7 Reasons Why Butter is Good For You

September 23, 2014

Recently butter, the old forgotten favourite among us health conscious has been making a comeback. Whereas previously we were told to avoid butter at all costs because it’s fattening, causes high colestrol and heart disease, new research is now telling us that it’s time to butter ourselves up once again and I for one am thrilled. Here’s why.

I’ve summed up research  by Authority Nutrition into seven simple points.

  1. Butter is Rich in Fat-Soluble Vitamins

There are a lot of fat soluble vitamins in butter. This includes vitamins A, E and K2. Grass-fed butter is particularly rich in Vitamin K2, which can have powerful health benefits.

  1. Butter Contains a Lot of Healthy Saturated Fats

Butter was never really proven to cause any harm. New studies show that there is no association between saturated fat and heart disease. Butter contains short- and medium chain fats.

  1. Butter Lowers Heart Attack Risk Compared to Margarine

Mainstream nutrition guidelines can backfire and have the opposite effect of what they were intended to do. A prime example is the recommendation to replace butter with margarine. Margarine raises heart attack risk, while natural butter does not. Grass-fed butter may even reduce heart attack risk due to the high Vitamin K2 content.

  1. Butter is a Good Source of The Fatty Acid Butyrate

Butter is an excellent source of the 4-carbon fatty acid butyrate, which can have various health benefits.

  1. Butter is Rich in Conjugated Linoleic Acid

Grass-fed butter contains Conjugated Linoleic Acid (CLA) which has been shown to improve body composition in several studies.

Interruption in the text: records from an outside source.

==> config.mk <==
export PLATFORM = sky130hd
export DESIGN_NAME = gobang_turn_ctrl
export DESIGN_NICKNAME = d
export VERILOG_FILES = /design/src/rtl/gobang_pkg.sv /design/src/rtl/gobang_move_timer.sv /design/src/rtl/gobang_turn_ctrl.sv
export SDC_FILE = /design/constraint.sdc
export NUM_CORES = 1
export LEC_CHECK = 0
export BUFFER_PORTS_ARGS = -buffer_cell sky130_fd_sc_hd__buf_2
export CORE_MARGIN = 2
export CORE_UTILIZATION = 45
export DETAILED_ROUTE_END_ITERATION = 8
export PLACE_DENSITY = 0.68
export SYNTH_ARGS = -nofsm -noshare
export SYNTH_HDL_FRONTEND = slang
export SYNTH_SLANG_ARGS = --single-unit
==> constraint.sdc <==
create_clock -name clk -period 7.38 [get_ports clk]
set_input_delay 1.107 -clock clk [delete_from_list [all_inputs] [get_ports clk]]
set_output_delay 1.107 -clock clk [all_outputs]
set_load 0.02 [all_outputs]
==> src/rtl/gobang_pkg.sv <==
// Shared constants and encodings for the gobang turn controller.
package gobang_pkg;

    localparam int unsigned BOARD_N = 15;
    localparam int unsigned CELLS   = BOARD_N * BOARD_N;

    // Game result as presented on who_win
    typedef enum logic [1:0] {
        WIN_NONE  = 2'd0,
        WIN_BLACK = 2'd1,
        WIN_WHITE = 2'd2,
        WIN_DRAW  = 2'd3
    } win_t;

    // Turn sequencer states
    typedef enum logic [1:0] {
        ST_WAIT   = 2'd0,
        ST_COMMIT = 2'd1,
        ST_CHECK  = 2'd2,
        ST_OVER   = 2'd3
    } state_t;

endpackage

==> src/rtl/gobang_move_timer.sv <==
// Per-move timeout counter. Counts while run is high, clears on clr,
// holds otherwise. expire flags the last cycle of the allowed window.
module gobang_move_timer #(
    parameter logic [31:0] TIMEOUT_CYCLES = 32'd1_000_000_000
) (
    input  logic clk,
    input  logic rst,
    input  logic run,
    input  logic clr,
    output logic expire
);

    logic [31:0] count;

    // Cycle counter, frozen whenever run is low and clr is not asserted
    always_ff @(posedge clk or negedge rst) begin
        if (!rst) begin
            count <= '0;
        end else if (clr) begin
            count <= '0;
        end else if (run) begin
            count <= count + 32'd1;
        end
    end

    assign expire = run && (count == TIMEOUT_CYCLES - 32'd1);

endmodule
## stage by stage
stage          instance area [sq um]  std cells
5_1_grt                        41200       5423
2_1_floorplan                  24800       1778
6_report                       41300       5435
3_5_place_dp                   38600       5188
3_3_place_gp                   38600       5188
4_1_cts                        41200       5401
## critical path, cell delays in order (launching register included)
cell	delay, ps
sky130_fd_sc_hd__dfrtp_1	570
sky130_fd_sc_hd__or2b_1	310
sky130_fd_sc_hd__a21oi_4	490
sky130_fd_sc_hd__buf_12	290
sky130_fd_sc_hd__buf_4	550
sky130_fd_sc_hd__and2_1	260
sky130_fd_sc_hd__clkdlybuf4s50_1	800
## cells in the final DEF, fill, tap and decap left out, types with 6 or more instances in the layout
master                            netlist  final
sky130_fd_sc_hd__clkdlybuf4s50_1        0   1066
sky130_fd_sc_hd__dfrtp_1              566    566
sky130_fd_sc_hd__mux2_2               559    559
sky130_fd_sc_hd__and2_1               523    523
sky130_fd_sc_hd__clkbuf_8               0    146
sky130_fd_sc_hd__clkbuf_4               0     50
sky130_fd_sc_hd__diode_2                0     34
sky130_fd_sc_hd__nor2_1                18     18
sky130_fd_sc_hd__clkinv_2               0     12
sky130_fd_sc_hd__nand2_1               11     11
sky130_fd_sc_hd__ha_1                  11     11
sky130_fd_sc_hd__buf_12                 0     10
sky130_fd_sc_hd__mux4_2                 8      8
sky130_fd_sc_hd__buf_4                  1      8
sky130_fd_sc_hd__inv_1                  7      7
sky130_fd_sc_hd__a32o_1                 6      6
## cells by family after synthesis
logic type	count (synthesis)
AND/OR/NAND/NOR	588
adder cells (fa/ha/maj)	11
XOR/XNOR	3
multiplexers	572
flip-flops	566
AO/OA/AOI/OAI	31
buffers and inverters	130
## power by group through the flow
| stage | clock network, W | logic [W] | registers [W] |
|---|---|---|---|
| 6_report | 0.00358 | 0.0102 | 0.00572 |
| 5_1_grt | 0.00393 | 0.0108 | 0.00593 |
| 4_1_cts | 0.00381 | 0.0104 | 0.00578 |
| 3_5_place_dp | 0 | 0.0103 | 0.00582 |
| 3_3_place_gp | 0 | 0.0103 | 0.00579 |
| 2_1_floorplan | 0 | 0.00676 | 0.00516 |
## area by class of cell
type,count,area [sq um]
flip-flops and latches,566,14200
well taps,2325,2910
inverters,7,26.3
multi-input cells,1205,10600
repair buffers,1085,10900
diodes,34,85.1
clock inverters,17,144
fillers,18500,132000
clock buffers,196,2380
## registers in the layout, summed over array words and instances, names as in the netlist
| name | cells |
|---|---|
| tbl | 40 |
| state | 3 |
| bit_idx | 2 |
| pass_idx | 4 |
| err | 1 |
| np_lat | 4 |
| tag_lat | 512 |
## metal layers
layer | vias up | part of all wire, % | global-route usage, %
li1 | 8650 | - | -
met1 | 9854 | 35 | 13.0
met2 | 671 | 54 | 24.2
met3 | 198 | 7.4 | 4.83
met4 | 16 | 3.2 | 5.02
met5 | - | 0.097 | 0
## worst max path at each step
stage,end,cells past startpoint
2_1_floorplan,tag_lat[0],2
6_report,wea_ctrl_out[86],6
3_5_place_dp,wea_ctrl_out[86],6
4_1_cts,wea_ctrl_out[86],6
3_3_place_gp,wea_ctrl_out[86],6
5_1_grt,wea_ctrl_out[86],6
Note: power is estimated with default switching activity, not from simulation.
### config.mk
export PLATFORM = sky130hd
export DESIGN_NAME = rtermcal_ctrl
export DESIGN_NICKNAME = d
export VERILOG_FILES = /design/src/rtl/rtermcal_pkg.sv /design/src/rtl/rtermcal_sync.sv /design/src/rtl/rtermcal_ctrl.sv
export SDC_FILE = /design/constraint.sdc
export NUM_CORES = 1
export LEC_CHECK = 0
export CORE_UTILIZATION = 39
export CTS_CLUSTER_DIAMETER = 80
export DETAILED_ROUTE_END_ITERATION = 6
export PLACE_DENSITY = 0.7
export SYNTH_ARGS = -nofsm -noshare
export SYNTH_HDL_FRONTEND = slang
export SYNTH_HIERARCHICAL = 1
export SYNTH_SLANG_ARGS = --single-unit
### constraint.sdc
create_clock -name CLK_I -period 5.2 [get_ports CLK_I]
set_input_delay 0.52 -clock CLK_I [delete_from_list [all_inputs] [get_ports CLK_I]]
set_output_delay 0.52 -clock CLK_I [all_outputs]
set_load 0.005 [all_outputs]
### src/rtl/rtermcal_pkg.sv
// Shared types and constants for the IO termination-calibration controller.
package rtermcal_pkg;

    typedef enum logic [2:0] {
        ST_IDLE   = 3'd0,
        ST_APPLY  = 3'd1,
        ST_SETTLE = 3'd2,
        ST_SAMPLE = 3'd3,
        ST_FIN    = 3'd4
    } state_t;

    localparam logic [1:0] MODE_IDLE = 2'b00;
    localparam logic [1:0] MODE_SGIO = 2'b01;
    localparam logic [1:0] MODE_LVDS = 2'b10;

    localparam int              CODE_W   = 4;
    localparam logic [CODE_W-1:0] CODE_MAX = 4'd15;

    // Output bit i carries thermometer position i+1, so code k lights bits 0..k-1.
    function automatic logic [14:0] code2therm(input logic [CODE_W-1:0] code);
        logic [14:0] t;
        for (int i = 0; i < 15; i++) begin
            t[i] = ((i + 1) <= int'(code));
        end
        return t;
    endfunction

endpackage

### src/rtl/rtermcal_sync.sv
// Two-flop synchronizer for the two asynchronous comparator outputs of the cell.
module rtermcal_sync (
    input  logic       i_clk,
    input  logic       i_rstn,
    input  logic [1:0] i_async,
    output logic [1:0] o_sync
);

    logic [1:0] r_meta;
    logic [1:0] r_sync;

    always_ff @(posedge i_clk) begin
        if (!i_rstn) begin
            r_meta <= 2'b00;
            r_sync <= 2'b00;
        end else begin
            r_meta <= i_async;
            r_sync <= r_meta;
        end
    end

    assign o_sync = r_sync;

endmodule

### src/rtl/rtermcal_ctrl.sv
// Termination-calibration sequencer: sweeps SGIO then LVDS trim codes and latches the trip code.
// Optional build macro RTERMCAL_VOTE_EN: 2-of-3 majority over three consecutive samples.
module rtermcal_ctrl
    import rtermcal_pkg::*;
#(
    parameter int SETTLE_CYCLES = 16,
    parameter int CNT_W         = 8
) (
    input  logic              CLK_I,
    input  logic              RSTN_I,
    input  logic              START_I,
    input  logic [1:0]        SEL_I,
    input  logic [1:0]        RESULT_I,
    output logic [1:0]        MODE_O,
    output logic [14:0]       D_IOSG_O,
    output logic [3:0]        D_LVDS_O,
    output logic [3:0]        SGIO_CODE_O,
    output logic [3:0]        LVDS_CODE_O,
    output logic              BUSY_O,
    output logic              DONE_O,
    output logic [1:0]        ERR_O
);

    state_t              r_state;
    logic                r_leg;          // 0 = SGIO leg active, 1 = LVDS leg active
    logic                r_lvds_sel;
    logic [CODE_W-1:0]   r_code;
    logic [CODE_W-1:0]   r_sgio_code;
    logic [CODE_W-1:0]   r_lvds_code;
    logic [CNT_W-1:0]    r_cnt;
    logic [1:0]          r_err;

    logic [1:0]          w_sync;
    logic                w_res;
    logic                w_decide;
    logic                w_hit;
    logic                w_run;

    rtermcal_sync u_sync (
        .i_clk   (CLK_I),
        .i_rstn  (RSTN_I),
        .i_async (RESULT_I),
        .o_sync  (w_sync)
    );

    assign w_res = r_leg ? w_sync[1] : w_sync[0];

`ifdef RTERMCAL_VOTE_EN
    logic [1:0] r_scnt;
    logic [1:0] r_vote;
    // The third sample is used live; the first two are held in r_vote.
    assign w_decide = (r_scnt == 2'd2);
    assign w_hit    = (r_vote[0] & r_vote[1]) | (r_vote[0] & w_res) | (r_vote[1] & w_res);
`else
    assign w_decide = 1'b1;
    assign w_hit    = w_res;
`endif

    always_ff @(posedge CLK_I) begin
        if (!RSTN_I) begin
            r_state     <= ST_IDLE;
            r_leg       <= 1'b0;
            r_lvds_sel  <= 1'b0;
            r_code      <= '0;
            r_sgio_code <= '0;
            r_lvds_code <= '0;
            r_cnt       <= '0;
            r_err       <= 2'b00;
`ifdef RTERMCAL_VOTE_EN
            r_scnt      <= 2'd0;
            r_vote      <= 2'b00;
`endif
        end else begin
            case (r_state)
                ST_IDLE: begin
                    if (START_I) begin
                        r_lvds_sel <= SEL_I[1];
                        r_err      <= 2'b00;
                        r_code     <= '0;
                        r_leg      <= ~SEL_I[0];
                        r_state    <= (SEL_I == 2'b00) ? ST_FIN : ST_APPLY;
                    end
                end
                ST_APPLY: begin
                    r_cnt   <= CNT_W'(SETTLE_CYCLES);
`ifdef RTERMCAL_VOTE_EN
                    r_scnt  <= 2'd0;
`endif
                    r_state <= ST_SETTLE;
                end
                ST_SETTLE: begin
                    if (r_cnt <= CNT_W'(1)) begin
                        r_state <= ST_SAMPLE;
                    end else begin
                        r_cnt <= r_cnt - CNT_W'(1);
                    end
                end
                ST_SAMPLE: begin
`ifdef RTERMCAL_VOTE_EN
                    if (!w_decide) begin
                        r_vote[r_scnt[0]] <= w_res;
                        r_scnt            <= r_scnt + 2'd1;
                    end else
`endif
                    if (w_hit || (r_code == CODE_MAX)) begin
                        if (r_leg) r_lvds_code <= r_code;
                        else       r_sgio_code <= r_code;
                        // Trip at code 0 is under-range; no trip by code 15 is over-range.
                        if (!w_hit || (r_code == '0)) r_err[r_leg] <= 1'b1;
                        if (!r_leg && r_lvds_sel) begin
                            r_leg   <= 1'b1;
                            r_code  <= '0;
                            r_state <= ST_APPLY;
                        end else begin
                            r_state <= ST_FIN;
                        end
                    end else begin
                        r_code  <= r_code + 1'b1;
                        r_state <= ST_APPLY;
                    end
                end
                ST_FIN:  r_state <= ST_IDLE;
                default: r_state <= ST_IDLE;
            endcase
        end
    end

    assign w_run = (r_state == ST_APPLY) || (r_state == ST_SETTLE) || (r_state == ST_SAMPLE);

    assign MODE_O      = w_run ? (r_leg ? MODE_LVDS : MODE_SGIO) : MODE_IDLE;
    assign D_IOSG_O    = code2therm((w_run && !r_leg) ? r_code : r_sgio_code);
    assign D_LVDS_O    = (w_run && r_leg) ? r_code : r_lvds_code;
    assign SGIO_CODE_O = r_sgio_code;
    assign LVDS_CODE_O = r_lvds_code;
    assign BUSY_O      = (r_state != ST_IDLE);
    assign DONE_O      = (r_state == ST_FIN);
    assign ERR_O       = r_err;

endmodule
==> results of run 1 <==
==> state kept, by name, summed over array words and instances (netlist names) <==
signal	cells
r_lvds_sel	1
u_sync/r_meta	2
ERR_O	2
r_code	4
LVDS_CODE_O	4
u_sync/o_sync	2
r_cnt	8
r_state	3
r_leg	1
SGIO_CODE_O	4
==> worst max-delay path by stage <==
stage | slack (ns) | from | cells past startpoint | to
finish | 1.90 | r_state[1] | 5 | D_IOSG_O[5]
global route | 1.66 | r_state[1] | 5 | D_IOSG_O[4]
CTS | 1.91 | r_state[1] | 5 | D_IOSG_O[5]
detailed placement | 2.19 | r_state[1] | 5 | D_IOSG_O[5]
global placement | 2.25 | r_state[1] | 5 | D_IOSG_O[5]
floorplan | 3.14 | r_state[0] | 6 | D_IOSG_O[4]
==> worst max-delay path, cell delays in order (launching register included) <==
cell and delay, ns:
dfxtp_1 0.50, nor2_1 0.15, nor3_4 0.32, mux2i_1 0.85, o21ai_0 0.19, clkdlybuf4s50_1 0.50
==> logic make-up after synthesis <==
kind of cell,after synthesis
and+or+nand+nor,85
muxes,14
DFF,31
xor gates and xnor gates,5
AOI/OAI and AO/OA,45
buffers and inverters,22
adders and majority gates,4
==> cell usage in the layout (no fill, tap or decap), drive strengths merged <==
master / n
o211ai: 1
a21oi: 18
nand2b: 3
ha: 4
nand2: 20
clkbuf: 7
or2: 1
o31ai: 1
clkdlybuf4s50: 39
inv: 11
a311oi: 1
mux2i: 12
o21ba: 1
nor3: 9
a31oi: 3
nor4: 2
a22oi: 2
nand3b: 2
o2111ai: 2
o21ai: 10
and2: 4
or4: 1
nand3: 8
nor2: 33
clkinv: 1
a2111oi: 1
mux2: 2
nand4: 1
xnor2: 2
xor2: 3
a22o: 1
a41oi: 1
a221oi: 1
a211oi: 2
dfxtp: 31
nor2b: 1
==> where the power goes <==
part / switching, mW / leakage [nW] / internal, mW
clock: 0.0877 / 0.0422 / 0.0938
sequential: 0.0447 / 0.252 / 0.268
combinational: 0.150 / 0.524 / 0.119
==> per-layer routing <==
metal / part of all wire (%) / up-vias / global-route usage, %
met3: 3.6 / 4 / 4.730
met1: 46 / 718 / 22.63
met2: 49 / 32 / 28.47
met5: 0 / - / 0
met4: 0.94 / 0 / 6.383
li1: - / 783 / -
==> layout make-up <==
type / instances / area, um2 / area share [%]
tap: 50 / 62.56 / 2.914
sequential: 31 / 620.6 / 28.90
clock buffer: 7 / 76.32 / 3.555
multi-input combinational: 153 / 950.9 / 44.29
clock inverter: 1 / 5.005 / 0.2331
inverter: 11 / 41.29 / 1.923
timing repair buffer: 39 / 390.4 / 18.18
==> through the flow <==
stage | cells | hold WS [ns] | util (%) | setup WS (ns)
CTS | 292 | 0.4394 | 52.91 | 1.908
global placement | 284 | 0.4138 | 50.91 | 2.255
floorplan | 206 | 0.4118 | - | 3.141
detailed placement | 284 | 0.4245 | 50.91 | 2.191
global route | 292 | 0.4628 | 52.91 | 1.662
finish | 292 | 0.4350 | 52.91 | 1.898
==> out/summary.txt, run 1 <==
FF-to-FF path depth = 6
Synth Area in XOR/XNOR = 2.620%
TritonCTS clock tree = done
core area = 4058 um2
# IOs = 40
post-synth top area share = 37.13%
gr ovfl total = 0
# clock sinks = 31
largest net degree at the start of global routing = 21
fillers = 381
first-pass GRT wire length = 6120 um
DR vias/cell = 5.264
H-tree levels = 2
Placer Congestion = 0.8301
port bufs = 39
Slew Viols, Final = 0
Simple-Gate Fraction of Synth Area = 24.78%
worst-path fanout max = 15
Post-CTS Setup Bufs = 0
DR WL/cell = 13.07 um
setup slack, reg-to-reg = 2.98 ns
drt pass-1 iters = 4
synth top area cells = dfxtp_1 (37%), mux2i_1 (7.2%), nor2_1 (7.2%)
final instance area = 2147 um2
num rows = 23
final WL = 3816 um
Required @ worst endpoint = 4.68 ns
CP Launch Type = flip-flop
nature of the critical path endpoint = output pin
hold-fix buffers at CTS = 0
area grow syn2layout = 28.44%
post-route clock period utilization = 63.50%
clock transition at the registers of the reported paths = 0.06 ns
fin crit period = 3.302 ns
worst slew pin tran = 0.9624 ns
adder-cell area share of the yosys netlist = 2.994%
Fin. Hold Viols = 0
P per Cell Area = 355.4 nW/um2
Synth Cell Area = 1672 um2
max-cap violations = 0
sequential area share after synthesis = 37.13%
EDFF count, synth = 0
CP Class = reg -> out
Mapped Nets = 217
main combinational cell family by area after synthesis = simple AND/OR/NAND/NOR gates
vias in the first global route = 1,349
Synth Area in Compound Gates = 17.96%
ratio of cells with drive above 1 in the final layout = 7.025%
VDD IR max = 0.1844 mV
Distinct cells, synth = 41
hold path depth = 1
DPL Wire Length = 2739 um
chip width = 67.47 um
TritonCTS Buffers = 5
overall power consumption = 763.1 uW
largest area contributor in the netlist = dfxtp_1
HP Class = reg -> reg
GR Util All Layers = 17.77%
nets@finish = 252
clk_lat worst skew = 0.28 ns
ys flop type = dfxtp_1
DRC errors left = 0
Synth Warn # = 6
die footprint = 4552 um2
mux cell area share after synthesis = 8.533%
HP Start = u_sync/r_meta[1]
clock tree buffer depth = 2
status = finished, final reports clean
Hold Path End = u_sync/o_sync[1]
post-route clock skew = 0.008754 ns
die height = 67.47 um
post_cts resized = 0
Gate Count Post-Synth = 206
Post-synth ARST share = 0%
# setup viols final = 0
Starting Density = 41.20%
initial antenna violation count = 0
Max Clk Rate = 302.9 MHz
Ant. Diodes = 0
Slew headroom = 34.01%
Iter 0 DRT Violations = 59
average footprint of a synthesized cell = 8.115 um2
Root Driver = clkbuf_8
DP Area = 2066 um2
most frequent cell after synthesis = nor2_1
reg-to-reg endpoint = SGIO_CODE_O[0]
post-route ant nets = 0
reg2reg start = r_code[1]
Post-Route Setup TNS = 0 ns
Lkg Pwr = 0.8181 nW
Worst Path Arrival = 2.78 ns
synth cell count leaders = nor2_1 (32), dfxtp_1 (31), nand2_1 (20)
via count = 1,537
RSZ-0062 raised after global routing = no
register bit total from synthesis = 31
Power figures use the tool's default switching activity.
==> run 2, diff against run 1 <==
Clock period 5.2 ns to 3.1 ns, I/O delays scaled along.
==> run 2 against run 1 <==
Compared with the run above: count of clock-buffer cells in the layout unchanged; critical path depth is 1 higher; clock skew shrank 0.0020 ns; flip-flop and latch count did not move; core utilization is 0.37 points higher; cell area rose by 0.70%; die area stayed put; setup slack worse by 1.4 ns; highest routed layer unchanged; largest cell class unchanged; sequential share of layout area fell by 0.20 points; sequential power grew 67%; register-to-register slack got worse by 2.2 ns.
==> out/summary.txt, run 2 (same netlist as run 1, synthesis figures left out) <==
max FFs per register = 8 (unchanged)
CP Launch Type = flip-flop
total net switching power = 467.7 uW (+66%)
TritonCTS clock tree = done
port bufs = 39 (unchanged)
GR Util All Layers = 18.12% (+0.36 points)
nature of the critical path endpoint = output pin
Post-Route Setup TNS = 0 ns (unchanged)
vias in the first global route = 1,332 (-1.3%)
post_cts resized = 0 (unchanged)
max-cap violations = 0 (unchanged)
reg2reg start = r_code[1]
die height = 67.47 um (unchanged)
Post-CTS Setup Bufs = 0 (unchanged)
Critical Path Start = r_state[1]
Cell Int Power = 806.3 uW (+68%)
Worst path max stage delay = 0.52 ns (-0.33 ns)
DRC errors left = 0 (unchanged)
status = finished, final reports clean
commonest non-fill, non-tap cell in the layout = clkdlybuf4s50_1
sequential share of power = 40.9% (about the same)
largest net degree at the start of global routing = 21 (unchanged)
reg-to-reg endpoint = SGIO_CODE_O[0]
Root Driver = clkbuf_8
gr ovfl total = 0 (unchanged)
# IOs = 40 (unchanged)
clock transition at the registers of the reported paths = 0.06 ns (about the same)
setup slack, reg-to-reg = 0.83 ns (-2.15 ns)
WP buf/inv = 2 (+1)
nets@finish = 254 (+0.79%)
critical path's slowest cell = clkdlybuf4s50_1
post-route clock period utilization = 84.20%
clock tree buffer depth = 2 (unchanged)
Slew Viols, Final = 0 (unchanged)
RSZ-0062 raised after global routing = no
# clock sinks = 31 (unchanged)
P per Cell Area = 589.3 nW/um2 (+66%)
worst-path fanout max = 15 (unchanged)
via count = 1,508 (-1.9%)
Slew headroom = 55.20% (+21 points)
post-route clock skew = 0.006743 ns (-0.002011 ns)
first-pass GRT wire length = 6085 um (-0.57%)
VDD IR max = 0.3757 mV (+100%)
die footprint = 4552 um2 (unchanged)
Comb pwr share = 35.3% (about the same)
Fin. Hold Viols = 0 (unchanged)
DR WL/cell = 12.79 um (-2.1%)
# setup viols final = 0 (unchanged)
Lkg Pwr = 0.8264 nW (+1.0%)
area grow syn2layout = 29.34%
fillers = 387 (+1.6%)
drt pass-1 iters = 4 (unchanged)
switching share of power = 36.71% (-0.30 points)
CP top delay family = buffers and inverters
DR vias/cell = 5.129 (-2.6%)
Required @ worst endpoint = 2.79 ns (-1.89 ns)
Worst Path Arrival = 2.30 ns (-0.48 ns)
Most flops, register = r_cnt
Ant. Diodes = 0 (unchanged)
FF-to-FF path depth = 6 (unchanged)
worst-path cell chain = nor2_1 > nor3_4 > mux2i_1 > buf_4 > nor3_1 > clkdlybuf4s50_1
fin crit period = 2.610 ns
hold path depth = 1 (unchanged)
chip width = 67.47 um (unchanged)
power share of the clock group = 23.8% (about the same)
final WL = 3761 um (-1.4%)
num rows = 23 (unchanged)
worst slew pin tran = 0.6713 ns (-0.2911 ns)
initial antenna violation count = 0 (unchanged)
Placer Congestion = 0.7794 (-6.1%)
H-tree levels = 2 (unchanged)
DPL Wire Length = 2735 um (-0.16%)
Iter 0 DRT Violations = 65 (+10%)
hold-fix buffers at CTS = 0 (unchanged)
capture point of the worst path = D_IOSG_O[12]
TritonCTS Buffers = 5 (unchanged)
core area = 4058 um2 (unchanged)
Fin Hold WS = 0.4342 ns (-0.0007880 ns)
HP Class = reg -> reg
Starting Density = 41.20% (unchanged)
Max Clk Rate = 383.1 MHz
Critical Path Stages = 6 (+1)
CP Class = reg -> out
ratio of cells with drive above 1 in the final layout = 7.787% (+0.76 points)
commonest non-fill, non-tap cells in the layout = clkdlybuf4s50_1 (39), nor2_1 (32), dfxtp_1 (31), nand2_1 (20), a21oi_1 (17)
post-route ant nets = 0 (unchanged)
clk_lat worst skew = 0.28 ns (about the same)
run 2: final cells by class:
| type | count | area (um2) | area share (%) |
|---|---|---|---|
| multi-input combinational | 153 | 950.9 | 43.98 |
| sequential | 31 | 620.6 | 28.70 |
| timing repair buffer | 41 | 405.4 | 18.75 |
| clock buffer | 7 | 76.32 | 3.530 |
| tap | 50 | 62.56 | 2.894 |
| inverter | 11 | 41.29 | 1.910 |
| clock inverter | 1 | 5.005 | 0.2315 |
run 2: layer usage:
layer	GRT usage [%]	up-vias	routed length (um)
met3	5.574	2	178
met2	28.47	31	1864
met4	6.383	0	27
li1	-	793	-
met5	0	-	0
met1	23.16	682	1690
run 2: stage by stage:
| step | utilization (%) | total power, mW | std cells | setup WS (ns) | cell area (um2) |
|---|---|---|---|---|---|
| 3_5_place_dp | 51.28 | 0.9824 | 286 | 0.7923 | 2081 |
| 5_1_grt | 53.28 | 1.365 | 294 | 0.2983 | 2162 |
| 6_report | 53.28 | 1.274 | 294 | 0.4897 | 2162 |
| 3_3_place_gp | 51.28 | 0.9786 | 286 | 0.8402 | 2081 |
| 2_1_floorplan | - | 0.8725 | 206 | 1.251 | 1672 |
| 4_1_cts | 53.28 | 1.291 | 294 | 0.4768 | 2162 |
run 2: power by group through the flow:
stage                     logic, mW  registers, mW  clock network [mW]
after floorplan               0.372          0.500                   0
after global placement        0.449          0.529                   0
after detailed placement      0.450          0.532                   0
after CTS                     0.453          0.523               0.315
after global routing          0.500          0.532               0.333
final                         0.450          0.522               0.303
run 2: how the worst min path moves through the flow:
| stage | startpoint | to |
|---|---|---|
| finish | u_sync/r_meta[1] | u_sync/o_sync[1] |
| global route | u_sync/r_meta[1] | u_sync/o_sync[1] |
| CTS | u_sync/r_meta[0] | u_sync/o_sync[0] |
| detailed placement | u_sync/r_meta[0] | u_sync/o_sync[0] |
| global placement | u_sync/r_meta[0] | u_sync/o_sync[0] |
| floorplan | u_sync/r_meta[0] | u_sync/o_sync[0] |
==> run 3, diff against run 2 <==
Settings changed: PLACE_DENSITY 0.7 to 0.73.
Clock period 3.1 ns to 2.15 ns, I/O delays scaled along.
==> run 3 against run 2 <==
Compared with the run above: die area is the same; flip-flop and latch count is the same; power grew 63%; worst hold slack gained 0.0019 ns; sequential share of layout area shrank 2.4 points; non-clock buffer count grew 18; wire length grew 11%; global-route usage grew 1.4 points; cell area grew 10%; first-iteration DRC count shrank 4.6%.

  1. Butter is Associated With a Lower Risk of Obesity

Despite the higher calorie content, eating high-fat dairy products is NOT associated with obesity.

A new review paper published in 2012 examined the effects of high-fat dairy consumption on obesity, cardiovascular disease and other metabolic disorders. It discovered that high-fat dairy did NOT increase risk of metabolic disease and was associated with a significantly reduced risk of obesity.